The plugin will take effect after setup steps and an advanced > full update of the data source has completed.

Configuration settings

The configuration settings section is where you do most of the configuration for your plugin. The settings enable you to control how the plugin behaves.

The configuration key names below are only used if you are configuring this plugin manually. The configuration keys are set in the data source configuration to configure the plugin. When setting the keys manually you need to type in (or copy and paste) the key name and value.

XML element to wrap in HTML tags

Configuration key

plugin.xml-element-html-wrapper-filter.config.xpath

Data type

string

Required

This setting is required

Specifies an XPath to the XML element containing the HTML fragment that should have its content wrapped in '<html>' tags.

When defining the X-Path, ensure you take into account any changes in the XML structure that might have been introduced in previous filters. For example if you split the XML file into individual XML documents that you then filter, the X-Paths will need to be adjusted to reflect the individual XML record structure.

Filter chain configuration

This plugin uses filters which are used to apply transformations to the gathered content.

The filters run in sequence and need be set in an order that makes sense. The plugin supplied filter(s) (as indicated in the listing) should be re-ordered to an appropriate point in the sequence.

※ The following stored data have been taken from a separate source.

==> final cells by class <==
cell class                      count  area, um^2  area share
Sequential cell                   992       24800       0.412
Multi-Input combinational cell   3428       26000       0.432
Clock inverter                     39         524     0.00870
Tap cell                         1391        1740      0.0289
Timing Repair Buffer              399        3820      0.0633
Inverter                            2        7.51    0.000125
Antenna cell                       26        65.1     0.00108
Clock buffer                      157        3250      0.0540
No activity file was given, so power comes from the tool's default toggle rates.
==> design.v <==
package harakav2;
    localparam bit [7:0] AES_SBOX [256] = {
        8'h63, 8'h7C, 8'h77, 8'h7B, 8'hF2, 8'h6B, 8'h6F, 8'hC5, 8'h30, 8'h01, 8'h67, 8'h2B, 8'hFE, 8'hD7, 8'hAB, 8'h76, 
        8'hCA, 8'h82, 8'hC9, 8'h7D, 8'hFA, 8'h59, 8'h47, 8'hF0, 8'hAD, 8'hD4, 8'hA2, 8'hAF, 8'h9C, 8'hA4, 8'h72, 8'hC0, 
        8'hB7, 8'hFD, 8'h93, 8'h26, 8'h36, 8'h3F, 8'hF7, 8'hCC, 8'h34, 8'hA5, 8'hE5, 8'hF1, 8'h71, 8'hD8, 8'h31, 8'h15, 
        8'h04, 8'hC7, 8'h23, 8'hC3, 8'h18, 8'h96, 8'h05, 8'h9A, 8'h07, 8'h12, 8'h80, 8'hE2, 8'hEB, 8'h27, 8'hB2, 8'h75, 
        8'h09, 8'h83, 8'h2C, 8'h1A, 8'h1B, 8'h6E, 8'h5A, 8'hA0, 8'h52, 8'h3B, 8'hD6, 8'hB3, 8'h29, 8'hE3, 8'h2F, 8'h84, 
        8'h53, 8'hD1, 8'h00, 8'hED, 8'h20, 8'hFC, 8'hB1, 8'h5B, 8'h6A, 8'hCB, 8'hBE, 8'h39, 8'h4A, 8'h4C, 8'h58, 8'hCF, 
        8'hD0, 8'hEF, 8'hAA, 8'hFB, 8'h43, 8'h4D, 8'h33, 8'h85, 8'h45, 8'hF9, 8'h02, 8'h7F, 8'h50, 8'h3C, 8'h9F, 8'hA8, 
        8'h51, 8'hA3, 8'h40, 8'h8F, 8'h92, 8'h9D, 8'h38, 8'hF5, 8'hBC, 8'hB6, 8'hDA, 8'h21, 8'h10, 8'hFF, 8'hF3, 8'hD2, 
        8'hCD, 8'h0C, 8'h13, 8'hEC, 8'h5F, 8'h97, 8'h44, 8'h17, 8'hC4, 8'hA7, 8'h7E, 8'h3D, 8'h64, 8'h5D, 8'h19, 8'h73, 
        8'h60, 8'h81, 8'h4F, 8'hDC, 8'h22, 8'h2A, 8'h90, 8'h88, 8'h46, 8'hEE, 8'hB8, 8'h14, 8'hDE, 8'h5E, 8'h0B, 8'hDB, 
        8'hE0, 8'h32, 8'h3A, 8'h0A, 8'h49, 8'h06, 8'h24, 8'h5C, 8'hC2, 8'hD3, 8'hAC, 8'h62, 8'h91, 8'h95, 8'hE4, 8'h79, 
        8'hE7, 8'hC8, 8'h37, 8'h6D, 8'h8D, 8'hD5, 8'h4E, 8'hA9, 8'h6C, 8'h56, 8'hF4, 8'hEA, 8'h65, 8'h7A, 8'hAE, 8'h08, 
        8'hBA, 8'h78, 8'h25, 8'h2E, 8'h1C, 8'hA6, 8'hB4, 8'hC6, 8'hE8, 8'hDD, 8'h74, 8'h1F, 8'h4B, 8'hBD, 8'h8B, 8'h8A, 
        8'h70, 8'h3E, 8'hB5, 8'h66, 8'h48, 8'h03, 8'hF6, 8'h0E, 8'h61, 8'h35, 8'h57, 8'hB9, 8'h86, 8'hC1, 8'h1D, 8'h9E, 
        8'hE1, 8'hF8, 8'h98, 8'h11, 8'h69, 8'hD9, 8'h8E, 8'h94, 8'h9B, 8'h1E, 8'h87, 8'hE9, 8'hCE, 8'h55, 8'h28, 8'hDF, 
        8'h8C, 8'hA1, 8'h89, 8'h0D, 8'hBF, 8'hE6, 8'h42, 8'h68, 8'h41, 8'h99, 8'h2D, 8'h0F, 8'hB0, 8'h54, 8'hBB, 8'h16
    };
    localparam bit [127:0] HARAKA512_RC [40] = {
        128'h0684704ce620c00ab2c5fef075817b9d,
        128'h8b66b4e188f3a06b640f6ba42f08f717,
        128'h3402de2d53f28498cf029d609f029114,
        128'h0ed6eae62e7b4f08bbf3bcaffd5b4f79,
        128'hcbcfb0cb4872448b79eecd1cbe397044,
        128'h7eeacdee6e9032b78d5335ed2b8a057b,
        128'h67c28f435e2e7cd0e2412761da4fef1b,
        128'h2924d9b0afcacc07675ffde21fc70b3b,
        128'hab4d63f1e6867fe9ecdb8fcab9d465ee,
        128'h1c30bf84d4b7cd645b2a404fad037e33,
        128'hb2cc0bb9941723bf69028b2e8df69800,
        128'hfa0478a6de6f55724aaa9ec85c9d2d8a,
        128'hdfb49f2b6b772a120efa4f2e29129fd4,
        128'h1ea10344f449a23632d611aebb6a12ee,
        128'haf0449884b0500845f9600c99ca8eca6,
        128'h21025ed89d199c4f78a2c7e327e593ec,
        128'hbf3aaaf8a759c9b7b9282ecd82d40173,
        128'h6260700d6186b01737f2efd910307d6b,
        128'h5aca45c22130044381c29153f6fc9ac6,
        128'h9223973c226b68bb2caf92e836d1943a,
        128'hd3bf9238225886eb6cbab958e51071b4,
        128'hdb863ce5aef0c677933dfddd24e1128d,
        128'hbb606268ffeba09c83e48de3cb2212b1,
        128'h734bd3dce2e4d19c2db91a4ec72bf77d,
        128'h43bb47c361301b434b1415c42cb3924e,
        128'hdba775a8e707eff603b231dd16eb6899,
        128'h6df3614b3c7559778e5e23027eca472c,
        128'hcda75a17d6de7d776d1be5b9b88617f9,
        128'hec6b43f06ba8e9aa9d6c069da946ee5d,
        128'hcb1e6950f957332ba25311593bf327c1,
        128'h2cee0c7500da619ce4ed0353600ed0d9,
        128'hf0b1a5a196e90cab80bbbabc63a4a350,
        128'hae3db1025e962988ab0dde30938dca39,
        128'h17bb8f38d554a40b8814f3a82e75b442,
        128'h34bb8a5b5f427fd7aeb6b779360a16f6,
        128'h26f65241cbe5543843ce5918ffbaafde,
        128'h4ce99a54b9f3026aa2ca9cf7839ec978,
        128'hae51a51a1bdff7be40c06e2822901235,
        128'ha0c1613cba7ed22bc173bc0f48a659cf,
        128'h756acc03022882884ad6bdfde9c59da1
    };
    typedef enum logic [1:0] {
        HARAKA_IDLE,
        HARAKA_RUN
    } haraka_state_t;
endpackage
==> flow/design.v <==
module MUX32_32x1(Y, I0, I1, I2, I3, I4, I5, I6, I7,
                     I8, I9, I10, I11, I12, I13, I14, I15,
                     I16, I17, I18, I19, I20, I21, I22, I23,
                     I24, I25, I26, I27, I28, I29, I30, I31, S);
output [31:0] Y;
input [31:0] I0, I1, I2, I3, I4, I5, I6, I7;
input [31:0] I8, I9, I10, I11, I12, I13, I14, I15;
input [31:0] I16, I17, I18, I19, I20, I21, I22, I23;
input [31:0] I24, I25, I26, I27, I28, I29, I30, I31;
input [4:0] S;
wire [31:0] mux1, mux2;
MUX32_16x1 mux_1(.Y(mux1), .I0(I0), .I1(I1), .I2(I2), .I3(I3), .I4(I4), .I5(I5), 
		.I6(I6), .I7(I7), .I8(I8), .I9(I9), .I10(I10), .I11(I11), .I12(I12), 
		.I13(I13), .I14(I14), .I15(I15), .S(S[3:0]));
MUX32_16x1 mux_2(.Y(mux2), .I0(I16), .I1(I17), .I2(I18), .I3(I19), .I4(I20), .I5(I21), 
		.I6(I22), .I7(I23), .I8(I24),.I9(I25),.I10(I26),.I11(I27),.I12(I28), 
		.I13(I29), .I14(I30), .I15(I31), .S(S[3:0]));
MUX32_2x1 mux_3(.Y(Y), .I0(mux1), .I1(mux2), .S(S[4]));
endmodule
module MUX32_16x1(Y, I0, I1, I2, I3, I4, I5, I6, I7,
                     I8, I9, I10, I11, I12, I13, I14, I15, S);
output [31:0] Y;
input [31:0] I0, I1, I2, I3, I4, I5, I6, I7;
input [31:0] I8, I9, I10, I11, I12, I13, I14, I15;
input [3:0] S;
wire [31:0] mux1, mux2;
MUX32_8x1 mux_1(.Y(mux1), .I0(I0), .I1(I1), .I2(I2), .I3(I3), 
			.I4(I4), .I5(I5), .I6(I6), .I7(I7),.S(S[2:0]));
MUX32_8x1 mux_2(.Y(mux2), .I0(I8), .I1(I9), .I2(I10), .I3(I11),
			.I4(I12), .I5(I13), .I6(I14), .I7(I15), .S(S[2:0]));
MUX32_2x1 mux_3(.Y(Y), .I0(mux1), .I1(mux2), .S(S[3]));
endmodule
module MUX32_8x1(Y, I0, I1, I2, I3, I4, I5, I6, I7, S);
output [31:0] Y;
input [31:0] I0;
input [31:0] I1;
input [31:0] I2;
input [31:0] I3;
input [31:0] I4;
input [31:0] I5;
input [31:0] I6;
input [31:0] I7;
input [2:0] S;
wire [31:0] mux1, mux2;
MUX32_4x1 mux_1(.Y(mux1), .I0(I0), .I1(I1), .I2(I2), .I3(I3), .S(S[1:0]));
MUX32_4x1 mux_2(.Y(mux2), .I0(I4), .I1(I5), .I2(I6), .I3(I7), .S(S[1:0]));
MUX32_2x1 mux_3(.Y(Y), .I0(mux1), .I1(mux2), .S(S[2]));
endmodule
module MUX32_4x1(Y, I0, I1, I2, I3, S);
output [31:0] Y;
input [31:0] I0;
input [31:0] I1;
input [31:0] I2;
input [31:0] I3;
input [1:0] S;
wire [31:0] mux1, mux2;
MUX32_2x1 mux_1(.Y(mux1), .I0(I0), .I1(I1), .S(S[0]));
MUX32_2x1 mux_2(.Y(mux2), .I0(I2), .I1(I3), .S(S[0]));
MUX32_2x1 mux_3(.Y(Y), .I0(mux1), .I1(mux2), .S(S[1]));
endmodule
module MUX26_2x1(Y, I0, I1, S);
output [25:0] Y;
input [25:0] I0;
input [25:0] I1;
input S;
genvar i;
generate 
   for(i=0; i<26; i=i+1)
   begin: mux_26_2_loop
	MUX1_2x1 mux_1(.Y(Y[i]), .I0(I0[i]), .I1(I1[i]), .S(S));
   end
endgenerate
endmodule
module MUX5_2x1(Y, I0, I1, S);
output [4:0] Y;
input [4:0] I0;
input [4:0] I1;
input S;
genvar i;
generate 
   for(i=0; i<5; i=i+1)
   begin: mux_5_2_loop
	MUX1_2x1 mux_1(.Y(Y[i]), .I0(I0[i]), .I1(I1[i]), .S(S));
   end
endgenerate
endmodule
module MUX32_2x1(Y, I0, I1, S);
output [31:0] Y;
input [31:0] I0;
input [31:0] I1;
input S;
genvar i;
generate 
   for(i=0; i<32; i=i+1)
   begin: mux_32_2_loop
	MUX1_2x1 mux_1(.Y(Y[i]), .I0(I0[i]), .I1(I1[i]), .S(S));
   end
endgenerate
endmodule
module MUX1_2x1(Y,I0, I1, S);
output Y;
input I0, I1, S;
wire notr, and1, and2;
not not_1(notr, S);
and and_1(and1, I0, notr);
and and_2(and2, I1, S);
or or_1(Y, and1, and2);
endmodule
==> flow/run.sh <==
#!/bin/bash
# OpenROAD 26Q1-2900-gdf79404cd8, Yosys 0.63+post, stock flow scripts
make -C /OpenROAD-flow-scripts/flow DESIGN_CONFIG=/design/flow/config.mk WORK_HOME=/design/flow/orfs finish
==> flow/config.mk <==
export PLATFORM = sky130hd
export DESIGN_NAME = MUX32_32x1
export DESIGN_NICKNAME = MUX32_32x1
export VERILOG_FILES = /design/flow/design.v
export SDC_FILE = /design/flow/constraint.sdc
export NUM_CORES = 4
export LEC_CHECK = 1
export CORE_AREA = 10 10 408 408
export DIE_AREA = 0 0 418 418
==> flow/constraint.sdc <==
current_design MUX32_32x1

set clk_period 9.8
set clk_io_pct 0.2

create_clock -name clk0 -period $clk_period

set non_clock_inputs [all_inputs -no_clocks]
set_input_delay [expr $clk_period * $clk_io_pct] -clock clk0 $non_clock_inputs
set_output_delay [expr $clk_period * $clk_io_pct] -clock clk0 [all_outputs]
==> flow/design.v <==
`timescale 1ns/10ps
module SHIFT32(Y,D,S, LnR);
output [31:0] Y;
input [31:0] D;
input [31:0] S;
input LnR;
wire [31:0] leftS, rightS, muxS, ors;
wire orS, cur;
SHIFT32_R shift_r(.Y(rightS), .D(D), .S(S[4:0]));
SHIFT32_L shift_l(.Y(leftS), .D(D), .S(S[4:0]));
MUX32_2x1 mux_1(.Y(muxS), .I0(rightS), .I1(leftS), .S(LnR));
OR32x1 or1(.Y(orS), .A({5'b0,{S[31:5]}}));
MUX32_2x1 mux_2(.Y(Y), .I0(muxS), .I1(32'b0), .S(orS));
endmodule
module BARREL_SHIFTER32(Y,D,S, LnR);
output [31:0] Y;
input [31:0] D;
input [4:0] S;
input LnR;
wire [31:0] leftS, rightS, muxS;
wire orS;
SHIFT32_R shift_r(.Y(rightS), .D(D), .S(S));
SHIFT32_L shift_l(.Y(leftS), .D(D), .S(S));
MUX32_2x1 mux_1(.Y(Y), .I0(rightS), .I1(leftS), .S(LnR));
endmodule
module SHIFT32_R(Y,D,S);
output [31:0] Y;
input [31:0] D;
input [4:0] S;
wire [31:0] mux[3:0];
genvar i, j, k, m;
generate
for(i=0; i<32; i=i+1)
begin: input_loop
   if(i<31)
   begin
	MUX1_2x1 mux_1(.Y(mux[0][i]), .I0(D[i]), .I1(D[i+1]), .S(S[0]));
   end
   else
   begin
	MUX1_2x1 mux_2(.Y(mux[0][i]), .I0(D[i]), .I1(1'b0), .S(S[0]));
   end
end
for(j=1; j<4; j=j+1)
begin: inner_state_loop
   for(k=0; k<32; k=k+1)
   begin: inner_loop
	if(k<32-2**j)
	begin 
	   MUX1_2x1 mux_3(.Y(mux[j][k]), .I0(mux[j-1][k]), .I1(mux[j-1][k+2**j]), .S(S[j]));
	end
	else
	begin
	   MUX1_2x1 mux_4(.Y(mux[j][k]), .I0(mux[j-1][k]), .I1(1'b0), .S(S[j]));
	end
   end
end
for(m=0; m<32; m=m+1)
begin: final_loop
   if(m < 16)
   begin
	MUX1_2x1 mux_5(.Y(Y[m]), .I0(mux[3][m]), .I1(mux[3][m+16]), .S(S[4]));
   end
   else
   begin
	MUX1_2x1 mux_6(.Y(Y[m]), .I0(mux[3][m]), .I1(1'b0), .S(S[4]));
   end
end
endgenerate
endmodule
module SHIFT32_L(Y,D,S);
output [31:0] Y;
input [31:0] D;
input [4:0] S;
wire [31:0] mux[3:0];
genvar i, j, k, m;
generate
for(i=0; i<32; i=i+1)
begin: input_loop
   if(i>0)
   begin
	MUX1_2x1 mux_1(.Y(mux[0][i]), .I0(D[i]), .I1(D[i-1]), .S(S[0]));
   end
   else
   begin
	MUX1_2x1 mux_2(.Y(mux[0][i]), .I0(D[i]), .I1(1'b0), .S(S[0]));
   end
end
for(j=1; j<4; j=j+1)
begin: inner_state_loop
   for(k=0; k<32; k=k+1)
   begin: inner_loop
	if(k>=2**j)
	begin 
	   MUX1_2x1 mux_3(.Y(mux[j][k]), .I0(mux[j-1][k]), .I1(mux[j-1][k-2**j]), .S(S[j]));
	end
	else
	begin
	   MUX1_2x1 mux_4(.Y(mux[j][k]), .I0(mux[j-1][k]), .I1(1'b0), .S(S[j]));
	end
   end
end
for(m=0; m<32; m=m+1)
begin: final_loop
   if(m > 16)
   begin
	MUX1_2x1 mux_5(.Y(Y[m]), .I0(mux[3][m]), .I1(mux[3][m-16]), .S(S[4]));
   end
   else
   begin
	MUX1_2x1 mux_6(.Y(Y[m]), .I0(mux[3][m]), .I1(1'b0), .S(S[4]));
   end
end
endgenerate
endmodule
module NOR32_2x1(Y,A,B);
output [31:0] Y;
input [31:0] A;
input [31:0] B;
genvar i;
generate
   for(i=0; i<32; i=i+1)
   begin: nor32_loop
	nor nor_1(Y[i], A[i], B[i]);
   end
endgenerate
endmodule
module AND32_2x1(Y,A,B);
output [31:0] Y;
input [31:0] A;
input [31:0] B;
genvar i;
generate
   for(i=0; i<32; i=i+1)
   begin: and32_loop
	and and_1(Y[i], A[i], B[i]);
   end
endgenerate
endmodule
module INV32_1x1(Y,A);
output [31:0] Y;
input [31:0] A;
genvar i;
generate
   for(i=0; i<32; i=i+1)
   begin: not32_loop
	not not_1(Y[i], A[i]);
   end
endgenerate
endmodule
module OR32_2x1(Y,A,B);
output [31:0] Y;
input [31:0] A;
input [31:0] B;
genvar i;
generate
   for(i=0; i<32; i=i+1)
   begin: or32_loop
	or or_1(Y[i], A[i], B[i]);
   end
endgenerate
endmodule
$ cat flow/design.v
module Reg_8bit(reset, set, clk, Reg_In, Reg_Out);
input reset, set, clk;
input  [7:0] Reg_In;
output [7:0] Reg_Out;
reg    [7:0] Reg_Out;
always @(negedge reset or posedge clk)
    if(!reset)
        Reg_Out = 8'b0000_0000;
    else
        if(clk && set)  
            Reg_Out = 8'b1111_1111;
        else
            Reg_Out = Reg_In;
endmodule
$ cat flow/run.sh
#!/bin/bash
# OpenROAD 26Q1-2900-gdf79404cd8, Yosys 0.63+post, stock flow scripts
make -C /OpenROAD-flow-scripts/flow DESIGN_CONFIG=/design/flow/config.mk WORK_HOME=/design/flow/orfs finish
==> design/flow/design.v <==
module multiply_and_accumulate(acc, a, b, rst, clk);
output [16:0] acc;
input [7:0] a,b; 
input rst;
input clk;
reg [7:0] ra, rb;
reg [16:0] rc;
wire [15:0] mpy;
wire [16:0] c;
always@(posedge clk)
begin
  if(rst)
  begin
    ra<=8'h0;
    rb<=8'h0;
    rc<=17'h0;
  end
  else
  begin
    ra<=a;
    rb<=b;
    rc<=c;
  end
end
assign mpy = ra * rb;
assign   c = mpy + rc[16:1];
assign acc = rc;
endmodule 
==> design/flow/run.sh <==
#!/bin/bash
# OpenROAD 26Q1-2900-gdf79404cd8, Yosys 0.63+post, stock flow scripts
make -C /OpenROAD-flow-scripts/flow DESIGN_CONFIG=/design/flow/config.mk WORK_HOME=/design/flow/orfs finish
==> design/flow/config.mk <==
export PLATFORM = sky130hd
export DESIGN_NAME = multiply_and_accumulate
export DESIGN_NICKNAME = multiply_and_accumulate
export VERILOG_FILES = /design/flow/design.v
export SDC_FILE = /design/flow/constraint.sdc
export NUM_CORES = 4
export LEC_CHECK = 1
export CORE_UTILIZATION = 40
==> design/flow/constraint.sdc <==
current_design multiply_and_accumulate

set clk_period 6.1
set clk_io_pct 0.2

create_clock -name clk0 -period $clk_period [get_ports {clk}]

set non_clock_inputs [all_inputs -no_clocks]
set_input_delay [expr $clk_period * $clk_io_pct] -clock clk0 $non_clock_inputs
set_output_delay [expr $clk_period * $clk_io_pct] -clock clk0 [all_outputs]
==> results.yml <==
# yosys + openroad results
status:
  outcome: "completed"
timing:
  tns_ns: 0
  setup_viol: 0
  fmax_mhz: 217.0
  fin_ws_ns: 1.493
  rsz0062_at_grt: "no"
  fin_crit_ns: 4.607
  hold_viol: 0
  slew_headroom_pct: 73.27
  worst_pin_slew_ns: 0.3975
  finalCritPeriodShare_pct: 75.53
  worst_hold_slack_ns: 0.6185
  slew_viol_final: 0
  fin_skew_ns: 0.002760
placement:
  numPortBuffers: 34
  place_congestion: 0.8392
  dp_slack_ns: 1.526
  place.detailed.hpwl_um: 5076
setup_path:
  cp_data_required_time_ns: 6.27
  crit_path_max_incr_delay_ns: 0.55
  worstRegToRegCells: 14
  cp_data_arrival_time_ns: 4.78
  path_delay_family: "adder cells"
  startpoint: "rb[7]"
  cp_slowest_cell: "fa_1"
  path_depth: 14
  crit_top_cell: "fa_1"
  crit_path_end_kind: "register"
  crit_type: "register to register"
  path_buffers: 3
  start_kind: "register"
  critPathMaxFanout: 8
  r2r_start: "rb[7]"
  path_cells: "nand2_1, fa_1, fa_1, inv_1, fa_1, inv_1, fa_1, inv_1, ha_1, a21o_1, a311oi_2, nor2_1, a221oi_2, mux2_1"
cts:
  htree_levels: 2
  clockBufferDepth: 2
  worstSkewPairLatency_ns: 0.28
  cts_setup_buffers: 0
  clock-sinks: 33
  path_clk_slew_ns: 0.07
  ctsResizeCount: 0
  root_buffer: "clkbuf_8"
  numCtsBuffers: 5
  cts_tree: "yes"
  postCtsHoldBufs: 0
floorplanning:
  chipArea_sq_um: 8875
  io_pins: 35
  fp.dieW_um: 94.21
  coreArea_sq_um: 8217
  die_h_um: 94.21
  fp_util_pct: 41.39
  num_rows: 33
drt:
  first_pass_iters: 4
  wl_per_cell_um: 11.63
  wl_um: 6047
  diodes: 0
  ant_nets: 0
  route.detailed.drc: 0
  routed-via-count: 2391
  viasPerCell: 4.598
  drt_iter0_drc: 62
final_layout:
  area_growth_pct: 16.08
  logic_area_sq_um: 2372
  fillCellCount: 782
  regArea_sq_um: 660.6
  drive_above_1_share_pct: 2.892
  final_core_util_pct: 48.04
logic_synthesis:
  ys_async_sr_fraction_pct: 0
  yosys.area.top_type_share_pct: 30.02
  edf_count: 0
  syn_inst: 376
  syn_area_sq_um: 3401
  yosysWarnings: 1
  yosys.area.top_type: "fa_1"
  synth_flops: 33
  flop_cell: "dfxtp_1"
  topCellsByArea: "fa_1 (30%), dfxtp_1 (19%), ha_1 (13%)"
  yosys-stat-area_sq_um: 3401
  avgSynthCellArea_sq_um: 9.045
  ys_cells: 376
  yosysUniqueCellTypes: 31
  ys_seq_share_pct: 19.43
run:
  cap_violations: 0
  warning_count: 25
global_route:
  antenna_found_initial: 0
  grt_max_degree: 39
  grt_remaining_overflow: 0
  grt_pass1_vias: 2197
  grt_pass1_wl_um: 10340
  track_usage_pct: 15.85
pwr:
  ir_worst_vdd_mv: 0.1193
  powerDensity_nw_per_um2: 239.2
  p_leak_nw: 1.969
hold_path:
  hold_class: "register to register"
  whs_path_depth: 2
  hp-start: "rc[1]"
<file path="design/flow/design.v">
module multiply_BRadix4 (
    input [15:0] multiplicand,
    input [15:0] multiplier,
    output reg [31:0] product
);
reg [15:0] a;
reg [32:0] s;
always @(*) begin
    a = multiplicand;
    s = {16'b0,multiplier,1'b0};
    repeat(16) begin
        if (s[1:0] == 2'b01) begin
            s = s + {a,17'b0};  
        end else if (s[1:0] == 2'b10) begin
            s = s - {a,17'b0};
        end
        s = {s[32], s} >> 1;
    end
	product = s[32:1];  
end
endmodule
module multiply_BRadix4_tb;
    reg [15:0] multiplicand, multiplier;
    wire [31:0] product;
    multiply_BRadix4 dut (
        .multiplicand(multiplicand),
        .multiplier(multiplier),
        .product(product)
    );
    initial begin  
        multiplicand = 16'b00000000_00000010; 
        multiplier   = 16'b00000000_00000011;
        #1500;
        $display("\n\nInput: Multiplicand = %d,  Multiplier = %d ", multiplicand, multiplier);
        $display("PRODUS = %d\n\n", product);        
    end
endmodule 
</file>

Changes to the filter order affects the way the data source processes gathered documents. See: document filters documentation.

Filter classes

This plugin supplies a filter that runs in the main document filter chain: com.funnelback.plugins.xmlElementHtmlWrapperFilter.XmlElementHtmlWrapperFilter

Drag the com.funnelback.plugins.xmlElementHtmlWrapperFilter.XmlElementHtmlWrapperFilter plugin filter to where you wish it to run in the filter chain sequence.

Examples

Consider the following XML document:

<files>
  <file>
    <title>Example title 1</title>
    <description>This is an example document</description>
    <url>http://example.com/example-files/file.html</url>
    <doc>&lt;p&gt;An example HTML document.&lt;/p&gt;></doc>
  </file>
  <file>
    <title>Example title 2</title>
    <description>This is another example document</description>
    <url>http://example.com/example-files/file2.html</url>
    <doc><![CDATA[<p>Another example HTML document.</p>]]></doc>
  </file>
</files>

The doc element contains html code that you wish to index as an HTML inner document.

Configuring the plugin with:

Configuration key name Value

XML element to wrap in HTML tags

/files/file/doc

will result in the following modification to the downloaded XML, making it suitable for indexing.

<files>
  <file>
    <title>Example title 1</title>
    <description>This is an example document</description>
    <url>http://example.com/example-files/file.html</url>
    <doc>&lt;html&gt;&lt;p&gt;An example HTML document.&lt;/p&gt;&lt;/html&gt;</doc>
  </file>
  <file>
    <title>Example title 2</title>
    <description>This is another example document</description>
    <url>http://example.com/example-files/file2.html</url>
    <doc>&lt;html&gt;&lt;p&gt;Another example HTML document.&lt;/p&gt;&lt;/html&gt;</doc>
  </file>
</files>

Change log

[1.1.0]

Changed

  • Updated to the latest version plugin framework (Funnelback shared v16.20) to enable integration with the new plugin management dashboard.